PATI – Mondes.co.id | Alih fungsi hutan menjadi lahan perkebunan di Kabupaten Pati tidak hanya memberikan dampak positif bagi petani, tetapi juga meningkatkan risiko bencana.
Pembukaan lahan pertanian atau perkebunan di wilayah hutan dapat menyebabkan berbagai masalah seperti banjir, tanah longsor, dan kekeringan.
Pembukaan lahan tersebut meski memberi manfaat ekonomi bagi para petani, ada juga konsekuensi negatif terkait dengan lingkungan.
Adanya perubahan fungsi hutan menjadi lahan perkebunan, meningkatkan potensi terjadinya bencana seperti banjir akibat perubahan pola aliran sungai, tanah longsor karena hilangnya akar vegetasi yang stabil, dan kekeringan sebagai akibat dari perubahan tata air alamiah.
Menurut Sinta Damayanti selaku Kepala Seksi (Kasi) Perencanaan dan Evaluasi Balai Pengelolaan Daerah Aliran Sungai (BPDAS) Pemali Jratun, risiko datangnya bencana alam meningkat lantaran tanah kehilangan fungsi aslinya.
“Ketika ada alih fungsi lahan seperti yang terjadi memang sisi konversinya akan meningkatkan erosi,” terangnya saat dikonfirmasi Mondes.co.id, Senin, 27 November 2023.
Pihaknya berusaha melakukan rehabilitasi pada lahan yang menjadi kritis karena perubahan fungsi tanah. Upaya tersebut dilakukan sebagai respons terhadap alih fungsi lahan.
“Kami mempunyai penyuluh kehutanan, kami lakukan sosialisasi di lapangan melalui mereka. Para penyuluh ini menjadi ujung tombak kegiatan terkait konservasi tanah dan air,” katanya.
Jika pengalihan fungsi lahan dibiarkan merusak kawasan hutan, risiko terjadinya bencana tidak terhindarkan. Salah satu konsekuensi dari alih fungsi lahan yang belakangan terjadi di kabupaten berjuluk Bumi Mina Tani adalah banjir bandang di Kecamatan Tambakromo dan Kecamatan Winong. Apalagi sebagian desa di kedua kecamatan tersebut berada di lereng Pegunungan Kendeng.

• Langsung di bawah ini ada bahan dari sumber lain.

### config.mk
export PLATFORM = sky130hd
export DESIGN_NAME = tdp_timer_dma_port
export DESIGN_NICKNAME = d
export VERILOG_FILES = /design/src/hdl/tdp_pkg.sv /design/src/hdl/tdp_sync.sv /design/src/hdl/tdp_timer_dma_port.sv
export SDC_FILE = /design/constraint.sdc
export NUM_CORES = 1
export LEC_CHECK = 0
export BUFFER_PORTS_ARGS = -buffer_cell sky130_fd_sc_hd__buf_2
export CORE_ASPECT_RATIO = 1.4
export CORE_MARGIN = 2
export CORE_UTILIZATION = 56
export CTS_CLUSTER_DIAMETER = 60
export DETAILED_ROUTE_END_ITERATION = 10
export GPL_TIMING_DRIVEN = 0
export HOLD_SLACK_MARGIN = 0.06
export PLACE_DENSITY = 0.83
export SLEW_MARGIN = 10
export SYNTH_ARGS = -nofsm -noshare
export SYNTH_HDL_FRONTEND = slang
export SYNTH_SLANG_ARGS = --single-unit
### constraint.sdc
create_clock -name pclk -period 2.85 [get_ports pclk]
set_input_delay 0.1425 -clock pclk [delete_from_list [all_inputs] [get_ports pclk]]
set_output_delay 0.1425 -clock pclk [all_outputs]
set_load 0.01 [all_outputs]
### src/hdl/tdp_pkg.sv
// Summary of operation
// - Every port DMA transfer moves exactly one byte to or from memory.
// - The comparator channel only moves bytes from memory out to the port.
// - The capture channel moves bytes either way, chosen by a port control bit.
// - Capture transfers may be triggered by comparator events through the loop-back.
// - Port bytes are strobed by internal sync or by the timer on-chip event.
// - Bit 5 of the DMA control register picks capture register or port.
// - Bit 4 of the DMA control register picks compare register or port.
// - The timer DMA control register resets to A7h: capture select bit 5 set, compare select bit 4 clear.
// - Output A control bit 1 makes a comparator match raise the on-chip event.
// - Output B control bit 1 makes counter wrap raise the on-chip event.
// - Connection bit 1 loops output A to input A on odd timers.
// - Connection bit 0 loops output A to input A on even timers.
// - Both loop-back connection bits reset to zero.
// - The port control register holds four DMA bits apart from handshake bits.
// - The designated timer's on-chip event drives this port's strobe.
// - Port control bit 4 low enables port DMA; it resets to disabled.
// - Port control bit 3 sets capture direction: 0 drives out, 1 reads in.
// - Port control bit 2 picks strobe: 0 internal sync, 1 on-chip event.
// - Port control bit 1 picks the serving channel: 0 capture, 1 comparator.
package tdp_pkg;

    // Register indices; the byte address on the bus is four times the index.
    localparam logic [7:0] IDX_IRQ_DMA_CTRL = 8'hF3;
    localparam logic [7:0] IDX_IO_CONN = 8'hF8;
    localparam logic [7:0] IDX_OUT_A_CTRL = 8'hFC;
    localparam logic [7:0] IDX_OUT_B_CTRL = 8'hFD;
    localparam logic [7:0] IDX_PORT_HS_DMA = 8'hF7;
    localparam logic [7:0] IDX_DMA_ADDR = 8'hF0;
    localparam logic [7:0] IDX_DMA_STATUS = 8'hF1;

    // Field positions.
    localparam int CAPTURE_SOURCE_SELECT_BIT = 5;
    localparam int COMPARE_DEST_SELECT_BIT = 4;
    localparam int MATCH_EVENT_ENABLE_BIT = 1;
    localparam int WRAP_EVENT_ENABLE_BIT = 1;
    localparam int ODD_TIMER_LOOPBACK_BIT = 1;
    localparam int EVEN_TIMER_LOOPBACK_BIT = 0;
    localparam int PORT_DMA_DISABLE_N_BIT = 4;
    localparam int TRANSFER_DIRECTION_BIT = 3;
    localparam int STROBE_SOURCE_SELECT_BIT = 2;
    localparam int CHANNEL_SELECT_BIT = 1;

    // Values after reset.
    localparam logic [7:0] RST_IRQ_DMA_CTRL = 8'hA7;
    localparam logic [7:0] RST_IO_CONN = 8'h00;
    localparam logic [7:0] RST_OUT_A_CTRL = 8'h00;
    localparam logic [7:0] RST_OUT_B_CTRL = 8'h00;
    localparam logic [7:0] RST_PORT_HS_DMA = 8'hFF;
    localparam logic [15:0] RST_DMA_ADDR = 16'h0000;

    typedef enum logic [1:0] {
        ST_IDLE,
        ST_READ,
        ST_WRITE
    } tdp_fsm_type;

    typedef struct packed {
        logic [7:0] timer_irq_dma_control;
        logic [7:0] timer_io_connection;
        logic [7:0] output_a_control;
        logic [7:0] output_b_control;
        logic [7:0] port_handshake_dma_control;
        logic [15:0] dma_addr;
        logic [7:0] byte_count;
        tdp_fsm_type fsm;
        logic pend_cmp;
        logic pend_cap;
        logic chan_cmp;
        logic [7:0] master;
        logic [7:0] slave;
        logic [7:0] in_latch;
        logic port_oe;
        logic mem_req;
        logic mem_we;
        logic [15:0] mem_addr;
        logic [7:0] mem_wdata;
        logic onchip_evt;
        logic tin_a;
        logic tin_prev;
        logic pready;
        logic pslverr;
        logic [31:0] prdata;
    } tdp_state_type;

endpackage

### src/hdl/tdp_sync.sv
`timescale 1ns/1ns
`default_nettype none
module tdp_sync #(
    parameter int W = 1
) (
    // Clock, reset and clock enable.
    input wire logic pclk,
    input wire logic presetn,
    input wire logic ce,
    // Data.
    input wire logic [W-1:0] d,
    output logic [W-1:0] q
);
    // The first stage is read only by the second stage.
    logic [W-1:0] meta_ff;
    logic [W-1:0] q_ff;

    always_ff @(posedge pclk or negedge presetn)
    begin
        if (!presetn)
        begin
            meta_ff <= '0;
            q_ff <= '0;
        end
        else if (ce)
        begin
            meta_ff <= d;
            q_ff <= meta_ff;
        end
    end

    assign q = q_ff;
endmodule
`default_nettype wire

### src/hdl/tdp_timer_dma_port.sv
`timescale 1ns/1ns
`default_nettype none
module tdp_timer_dma_port #(
    parameter int PADDR_W = 12,
    parameter int TIMER_INDEX = 1
) (
    // Clock, reset and clock enable.
    input wire logic pclk,
    input wire logic presetn,
    input wire logic ce,
    // APB slave.
    input wire logic psel,
    input wire logic penable,
    input wire logic pwrite,
    input wire logic [PADDR_W-1:0] paddr,
    input wire logic [31:0] pwdata,
    input wire logic [3:0] pstrb,
    output logic [31:0] prdata,
    output logic pready,
    output logic pslverr,
    // Timer side.
    input wire logic cmp_match,
    input wire logic cmp_wrap,
    input wire logic cmp_dma_req,
    input wire logic cap_sw_req,
    input wire logic timer_output_a,
    output logic timer_input_a,
    output logic onchip_event,
    output logic capture_source_port,
    output logic compare_dest_port,
    // Register file or memory, one byte per transfer.
    output logic mem_req,
    output logic mem_we,
    output logic [15:0] mem_addr,
    output logic [7:0] mem_wdata,
    input wire logic [7:0] mem_rdata,
    input wire logic mem_ack,
    // Pins.
    input wire logic timer_input_a_pin,
    input wire logic [7:0] port_in,
    output logic [7:0] port_out,
    output logic [7:0] port_oe
);
    tdp_pkg::tdp_state_type state_ff;
    tdp_pkg::tdp_state_type nxt_state;
    logic [7:0] port_sync;
    logic pin_a_sync;
    logic onchip_now;
    logic loop_sel;
    logic dma_on;
    logic cmp_act;
    logic cap_act;
    logic cap_in;
    logic strobe_evt;
    logic cap_edge;
    logic apb_setup;
    logic apb_done;
    logic hit;

    tdp_sync #(
        .W(9)
    ) u_sync (
        .pclk(pclk),
        .presetn(presetn),
        .ce(ce),
        .d({timer_input_a_pin, port_in}),
        .q({pin_a_sync, port_sync})
    );

    function automatic logic at_index(input logic [PADDR_W-1:0] a, input logic [7:0] idx);
        return a == PADDR_W'({idx, 2'b00});
    endfunction

    always_comb
    begin
        dma_on = !state_ff.port_handshake_dma_control[tdp_pkg::PORT_DMA_DISABLE_N_BIT];
        cmp_act = dma_on
            && state_ff.timer_irq_dma_control[tdp_pkg::COMPARE_DEST_SELECT_BIT]
            && state_ff.port_handshake_dma_control[tdp_pkg::CHANNEL_SELECT_BIT];
        cap_act = dma_on
            && state_ff.timer_irq_dma_control[tdp_pkg::CAPTURE_SOURCE_SELECT_BIT]
            && !state_ff.port_handshake_dma_control[tdp_pkg::CHANNEL_SELECT_BIT];
        cap_in = state_ff.port_handshake_dma_control[tdp_pkg::TRANSFER_DIRECTION_BIT];
        strobe_evt = state_ff.port_handshake_dma_control[tdp_pkg::STROBE_SOURCE_SELECT_BIT];
        onchip_now = (state_ff.output_a_control[tdp_pkg::MATCH_EVENT_ENABLE_BIT] && cmp_match)
            || (state_ff.output_b_control[tdp_pkg::WRAP_EVENT_ENABLE_BIT] && cmp_wrap);
        // Odd timers use the odd loop-back bit, even timers the even one.
        loop_sel = (TIMER_INDEX % 2 == 1)
            ? state_ff.timer_io_connection[tdp_pkg::ODD_TIMER_LOOPBACK_BIT]
            : state_ff.timer_io_connection[tdp_pkg::EVEN_TIMER_LOOPBACK_BIT];
        cap_edge = state_ff.tin_a ^ state_ff.tin_prev;
        apb_setup = psel && penable && !state_ff.pready;
        apb_done = psel && penable && state_ff.pready;
        hit = at_index(paddr, tdp_pkg::IDX_IRQ_DMA_CTRL)
            || at_index(paddr, tdp_pkg::IDX_IO_CONN)
            || at_index(paddr, tdp_pkg::IDX_OUT_A_CTRL)
            || at_index(paddr, tdp_pkg::IDX_OUT_B_CTRL)
            || at_index(paddr, tdp_pkg::IDX_PORT_HS_DMA)
            || at_index(paddr, tdp_pkg::IDX_DMA_ADDR)
            || at_index(paddr, tdp_pkg::IDX_DMA_STATUS);
    end

    always_comb
    begin
        nxt_state = state_ff;
        // The event output is what strobes this port's latches.
        nxt_state.onchip_evt = onchip_now;
        // An output toggle looped back here starts capture transfers.
        nxt_state.tin_a = loop_sel ? timer_output_a : pin_a_sync;
        nxt_state.tin_prev = state_ff.tin_a;
        // A new request in the cycle its pending flag is taken is kept.
        nxt_state.pend_cmp = state_ff.pend_cmp || (cmp_act && cmp_dma_req);
        nxt_state.pend_cap = state_ff.pend_cap || (cap_act && (cap_edge || cap_sw_req));
        nxt_state.port_oe = cmp_act || (cap_act && !cap_in);
        if (strobe_evt && onchip_now)
        begin
            nxt_state.slave = state_ff.master;
            nxt_state.in_latch = port_sync;
        end
        case (state_ff.fsm)
            tdp_pkg::ST_IDLE:
            begin
                if (state_ff.pend_cmp && cmp_act)
                begin
                    nxt_state.pend_cmp = cmp_act && cmp_dma_req;
                    nxt_state.chan_cmp = 1'b1;
                    nxt_state.mem_req = 1'b1;
                    nxt_state.mem_we = 1'b0;
                    nxt_state.mem_addr = state_ff.dma_addr;
                    nxt_state.fsm = tdp_pkg::ST_READ;
                end
                else if (state_ff.pend_cap && cap_act)
                begin
                    nxt_state.pend_cap = cap_act && (cap_edge || cap_sw_req);
                    nxt_state.chan_cmp = 1'b0;
                    nxt_state.mem_req = 1'b1;
                    nxt_state.mem_we = cap_in;
                    nxt_state.mem_addr = state_ff.dma_addr;
                    nxt_state.mem_wdata = strobe_evt ? state_ff.in_latch : port_sync;
                    nxt_state.fsm = cap_in ? tdp_pkg::ST_WRITE : tdp_pkg::ST_READ;
                end
            end
            tdp_pkg::ST_READ:
            begin
                if (mem_ack)
                begin
                    nxt_state.master = mem_rdata;
                    // Without the event strobe the pins follow at the end of the cycle.
                    if (!strobe_evt)
                    begin
                        nxt_state.slave = mem_rdata;
                    end
                    nxt_state.mem_req = 1'b0;
                    nxt_state.dma_addr = state_ff.dma_addr + 16'h0001;
                    nxt_state.byte_count = state_ff.byte_count + 8'h01;
                    nxt_state.fsm = tdp_pkg::ST_IDLE;
                end
            end
            tdp_pkg::ST_WRITE:
            begin
                if (mem_ack)
                begin
                    nxt_state.mem_req = 1'b0;
                    nxt_state.mem_we = 1'b0;
                    nxt_state.dma_addr = state_ff.dma_addr + 16'h0001;
                    nxt_state.byte_count = state_ff.byte_count + 8'h01;
                    nxt_state.fsm = tdp_pkg::ST_IDLE;
                end
            end
            default:
            begin
                nxt_state.mem_req = 1'b0;
                nxt_state.fsm = tdp_pkg::ST_IDLE;
            end
        endcase
        // One wait state keeps every bus output on a flip-flop.
        nxt_state.pready = apb_setup;
        nxt_state.pslverr = apb_setup && !hit;
        if (apb_setup)
        begin
            nxt_state.prdata = 32'h0000_0000;
            if (at_index(paddr, tdp_pkg::IDX_IRQ_DMA_CTRL))
            begin
                nxt_state.prdata[7:0] = state_ff.timer_irq_dma_control;
            end
            if (at_index(paddr, tdp_pkg::IDX_IO_CONN))
            begin
                nxt_state.prdata[7:0] = state_ff.timer_io_connection;
            end
            if (at_index(paddr, tdp_pkg::IDX_OUT_A_CTRL))
            begin
                nxt_state.prdata[7:0] = state_ff.output_a_control;
            end
            if (at_index(paddr, tdp_pkg::IDX_OUT_B_CTRL))
            begin
                nxt_state.prdata[7:0] = state_ff.output_b_control;
            end
            if (at_index(paddr, tdp_pkg::IDX_PORT_HS_DMA))
            begin
                nxt_state.prdata[7:0] = state_ff.port_handshake_dma_control;
            end
            if (at_index(paddr, tdp_pkg::IDX_DMA_ADDR))
            begin
                nxt_state.prdata[15:0] = state_ff.dma_addr;
            end
            if (at_index(paddr, tdp_pkg::IDX_DMA_STATUS))
            begin
                nxt_state.prdata[15:0] = {state_ff.byte_count, 4'h0, state_ff.port_oe,
                    state_ff.mem_req, state_ff.pend_cap, state_ff.pend_cmp};
            end
        end
        // Software writes land last so they override a DMA address step.
        if (apb_done && pwrite && hit && pstrb[0])
        begin
            if (at_index(paddr, tdp_pkg::IDX_IRQ_DMA_CTRL))
            begin
                nxt_state.timer_irq_dma_control = pwdata[7:0];
            end
            if (at_index(paddr, tdp_pkg::IDX_IO_CONN))
            begin
                nxt_state.timer_io_connection = pwdata[7:0];
            end
            if (at_index(paddr, tdp_pkg::IDX_OUT_A_CTRL))
            begin
                nxt_state.output_a_control = pwdata[7:0];
            end
            if (at_index(paddr, tdp_pkg::IDX_OUT_B_CTRL))
            begin
                nxt_state.output_b_control = pwdata[7:0];
            end
            if (at_index(paddr, tdp_pkg::IDX_PORT_HS_DMA))
            begin
                nxt_state.port_handshake_dma_control = pwdata[7:0];
            end
            if (at_index(paddr, tdp_pkg::IDX_DMA_ADDR) && pstrb[1])
            begin
                nxt_state.dma_addr = pwdata[15:0];
            end
        end
    end

    always_ff @(posedge pclk or negedge presetn)
    begin
        if (!presetn)
        begin
            state_ff <= '0;
            state_ff.timer_irq_dma_control <= tdp_pkg::RST_IRQ_DMA_CTRL;
            state_ff.timer_io_connection <= tdp_pkg::RST_IO_CONN;
            state_ff.output_a_control <= tdp_pkg::RST_OUT_A_CTRL;
            state_ff.output_b_control <= tdp_pkg::RST_OUT_B_CTRL;
            state_ff.port_handshake_dma_control <= tdp_pkg::RST_PORT_HS_DMA;
            state_ff.dma_addr <= tdp_pkg::RST_DMA_ADDR;
            state_ff.fsm <= tdp_pkg::ST_IDLE;
        end
        else if (ce)
        begin
            state_ff <= nxt_state;
        end
    end

    assign prdata = state_ff.prdata;
    assign pready = state_ff.pready;
    assign pslverr = state_ff.pslverr;
    assign timer_input_a = state_ff.tin_a;
    assign onchip_event = state_ff.onchip_evt;
    assign capture_source_port = state_ff.timer_irq_dma_control[tdp_pkg::CAPTURE_SOURCE_SELECT_BIT];
    assign compare_dest_port = state_ff.timer_irq_dma_control[tdp_pkg::COMPARE_DEST_SELECT_BIT];
    assign mem_req = state_ff.mem_req;
    assign mem_we = state_ff.mem_we;
    assign mem_addr = state_ff.mem_addr;
    assign mem_wdata = state_ff.mem_wdata;
    assign port_out = state_ff.slave;
    assign port_oe = {8{state_ff.port_oe}};
endmodule
`default_nettype wire

==> metrics.md <==
| Metric | Value |
|---|---|
| R2r setup slk | `0.34 ns` |
| Worst-path clk slew | `0.07 ns` |
| Latest clock arrival within the worst-skew pair | `0.43 ns` |
| Post-Syn Area | `8149 sq um` |
| Clk_skew | `0.01137 ns` |
| Reg-to-reg endpoint | `state_ff[116]$_DFFE_PN0P_` |
| Syn Area/Cell | `10.87 sq um` |
| ANT cells | `0` |
| Tcrit/Tclk final | `88.01%` |
| Top cells by count, synth | `dfrtp_1 (145), mux2_2 (84), buf_4 (72)` |
| DRC viols | `0` |
| Crit Path Max Fanout | `10` |
| Die area | `15550 sq um` |
| Post-synth EDFFs | `0` |
| Status | `complete, no violations` |
| Antenna Nets Post-Route | `0` |
| Initial Util | `56.93%` |
| Core Box Area | `14310 sq um` |
| First-pass GRT wire length | `32560 microns` |
| Top cells by area, synth | `dfrtp_1 (45%), mux2_2 (12%), buf_4 (6.6%)` |
| Ys Warns | `0` |
| Share of cells above drive strength 1 | `37.67%` |
| Async set-or-reset flop fraction in the synthesized netlist | `100.0%` |
| Final setup fails | `0` |
| Hold path depth | `2` |
| CTS sink cnt | `158` |
| Worst Path Arrival | `2.82 ns` |
| Root buffer selected by CTS | `clkbuf_16` |
| Final Max Slew Viols | `0` |
| Max-Cap Viols | `0` |
| FF-to-FF path depth | `6` |
| Power per cell area | `630.8 nW/um^2` |
| Nets@finish | `1015` |
| Tmin final | `2.508 ns` |
| Fmax | `0.3987 GHz` |
| Std cell rows | `52` |
| RR Startpoint | `state_ff[91]$_DFFE_PN0P_` |
| Syn Inst Count | `750` |
| DIE HEIGHT | `146.7 microns` |
| Worst Max-Slew Pin Slew | `1.093 ns` |
| Hold Startpoint | `pwdata[6]` |
| WP data required | `3.16 ns` |
| Iter 0 DRT Violations | `469` |
| Post-DP HPWL | `14370 microns` |
| Lkg Pwr | `4.808 nW` |
| Routed wire length | `20140 microns` |
| Worst VDD drop | `556.3 uV` |
| CP Class | `register to register` |
| Relative slew margins | `26.59%` |
| Largest net degree at the start of global routing | `88` |
| DIE WIDTH | `106.0 microns` |
| Clk buf depth | `2` |
| Htree depth | `4` |
| Antenna violations before repair | `0` |
| Vias in the first global route | `6477` |
| Ys flop type | `dfrtp_1` |
| Hold WC Path Type | `input port to register` |
| Routed len/inst | `17.76 microns` |
| Input/output buffers | `120` |
| Global-route usage over all layers | `26.62%` |
| CTS Buf Count | `17` |
| DR pass1 iterations | `6` |
| Via count | `6538` |
| Worst Hold Path EP | `state_ff[147]$_DFFE_PN0P_` |
| CTS tree | `built` |
| Post-synthesis sequential area ratio | `48.72%` |
| Crit start category | `register` |
| Top-area cell type share of the netlist area | `44.53%` |
| Seq cells post-synth | `158` |
| Congestion Overflow GR | `0` |
| Post-DP Area | `9080 sq um` |
| Most frequent cell after synthesis | `dfrtp_1` |
| Fin area | `9943 sq um` |
| RSZ-0062 raised after global routing | `no` |
| # IOs | `157` |
| DR vias/cell | `5.765` |
| Area growth syn-to-layout | `22.02%` |
| Hold Fails Final Rpt | `0` |
| GP Congestion | `0.9079` |
| Synth cell types | `68` |
| Worst Setup End Kind | `register` |
| Area leader, netlist | `dfrtp_1` |
| Post-layout util | `69.47%` |
-- stage by stage --
step / hold slack (ns) / worst slack, ns / power [W] / std cells / setup TNS (ns)
6_report: 0.07396 / 0.3417 / 0.006272 / 1134 / 0
3_3_place_gp: 0.3708 / -0.6700 / 0.003907 / 1074 / -95.66
3_5_place_dp: 0.1436 / 0.2723 / 0.003972 / 1075 / 0
2_1_floorplan: -0.1531 / 0.7701 / 0.003548 / 765 / 0
4_1_cts: 0.06060 / 0.3378 / 0.006279 / 1134 / 0
5_1_grt: 0.06582 / 0.04702 / 0.006546 / 1134 / 0
-- report_power, final --
group	switching [W]	internal, W	leakage (nW)
sequential	0.000253	0.00252	1.96
combinational	0.000614	0.000600	2.55
clock	0.00103	0.00125	0.294
-- worst max-delay path by stage --
stage	startpoint	to	slack [ns]	depth (start not counted)
after global routing	state_ff[91]$_DFFE_PN0P_	state_ff[116]$_DFFE_PN0P_	0.05	6
after global placement	presetn	mem_addr[12]$_DFFE_PN0P_	-0.67	1
final	state_ff[91]$_DFFE_PN0P_	state_ff[116]$_DFFE_PN0P_	0.34	6
after CTS	state_ff[91]$_DFFE_PN0P_	mem_addr[10]$_DFFE_PN0P_	0.34	7
after detailed placement	paddr[4]	state_ff[107]$_DFFE_PN0P_	0.27	8
after floorplan	state_ff[91]$_DFFE_PN0P_	mem_addr[10]$_DFFE_PN0P_	0.77	7
-- critical path, stage by stage (launching register included) --
cell	delay (ns)
dfrtp_1	0.39
inv_1	0.09
ha_1	0.38
nand3_1	0.14
nor3_1	0.82
nand4_1	0.23
o311ai_0	0.35
-- flip-flops by register name, indices dropped and copies added, names as in the netlist, named ones only --
| register | cells |
|---|---|
| cap_in | 1 |
| capture_source_port | 1 |
| compare_dest_port | 1 |
| loop_sel | 1 |
| mem_addr | 16 |
| mem_req | 1 |
| mem_wdata | 8 |
| mem_we | 1 |
| onchip_event | 1 |
| port_oe | 1 |
| port_out | 8 |
| prdata | 16 |
| pready | 1 |
| pslverr | 1 |
| state_ff | 79 |
| timer_input_a | 1 |
| u_sync.meta_ff | 9 |
| u_sync.q | 9 |
-- cell families after synthesis --
logic type      after synthesis  share of synthesized area [%]
simple gates                210                          13.65
mux                         105                          14.68
xor+xnor                      8                         0.8599
buf+inv                     123                          9.243
other cells                   1                        0.04602
compound gates              139                          11.88
fa+ha+maj                     6                         0.9212
flops                       158                          48.72
-- area by class of cell --
class                           count  area (sq um)
Buffer                            108         696.9
Clock buffer                       17         425.4
Clock inverter                     15         167.7
Fill cell                        1050          4370
Inverter                           15         56.30
Multi-Input combinational cell    484          3482
Sequential cell                   158          3970
Tap cell                          189         236.5
Timing Repair Buffer              148         908.4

“Berpotensi terjadi banjir bandang seperti tahun lalu di Desa Godo, Kecamatan Winong hingga mencapai Tambakromo. Karena sekitar ratusan meter di atas desa-desa tersebut terdapat alih fungsi lahan,” ujar salah seorang pemerhati lingkungan asal Kabupaten Pati, Husaini.
Ia menyebut bahwa kondisi lahan yang dialihfungsikan sebagai lahan kritis. Total perhitungannya terdapat 16,2 ribu hektar lahan kritis di Kabupaten Pati, yang terbagi di kawasan Pegunungan Kendeng dan lereng Gunung Muria.
Husaini menambahkan bahwa alih fungsi lahan bukan terjadi di pegunungan kapur utara alias Kendeng saja. Melainkan juga terjadi di kawasan hutan Pegunungan Muria yang seharusnya menjadi lahan konservasi.
“Lereng Muria juga mengalami kerusakan parah, ditambah alih fungsi kawasan hutan menjadi tegalan ketela sangat tinggi. Hutan di Gunung Muria harusnya kan kawasan lindung tetapi dipakai untuk menanam komoditas ketela. Sehingga tanah tidak mampu menyimpan cadangan air, jika hujan datang airnya langsung mengalir ke bawah,” pungkasnya.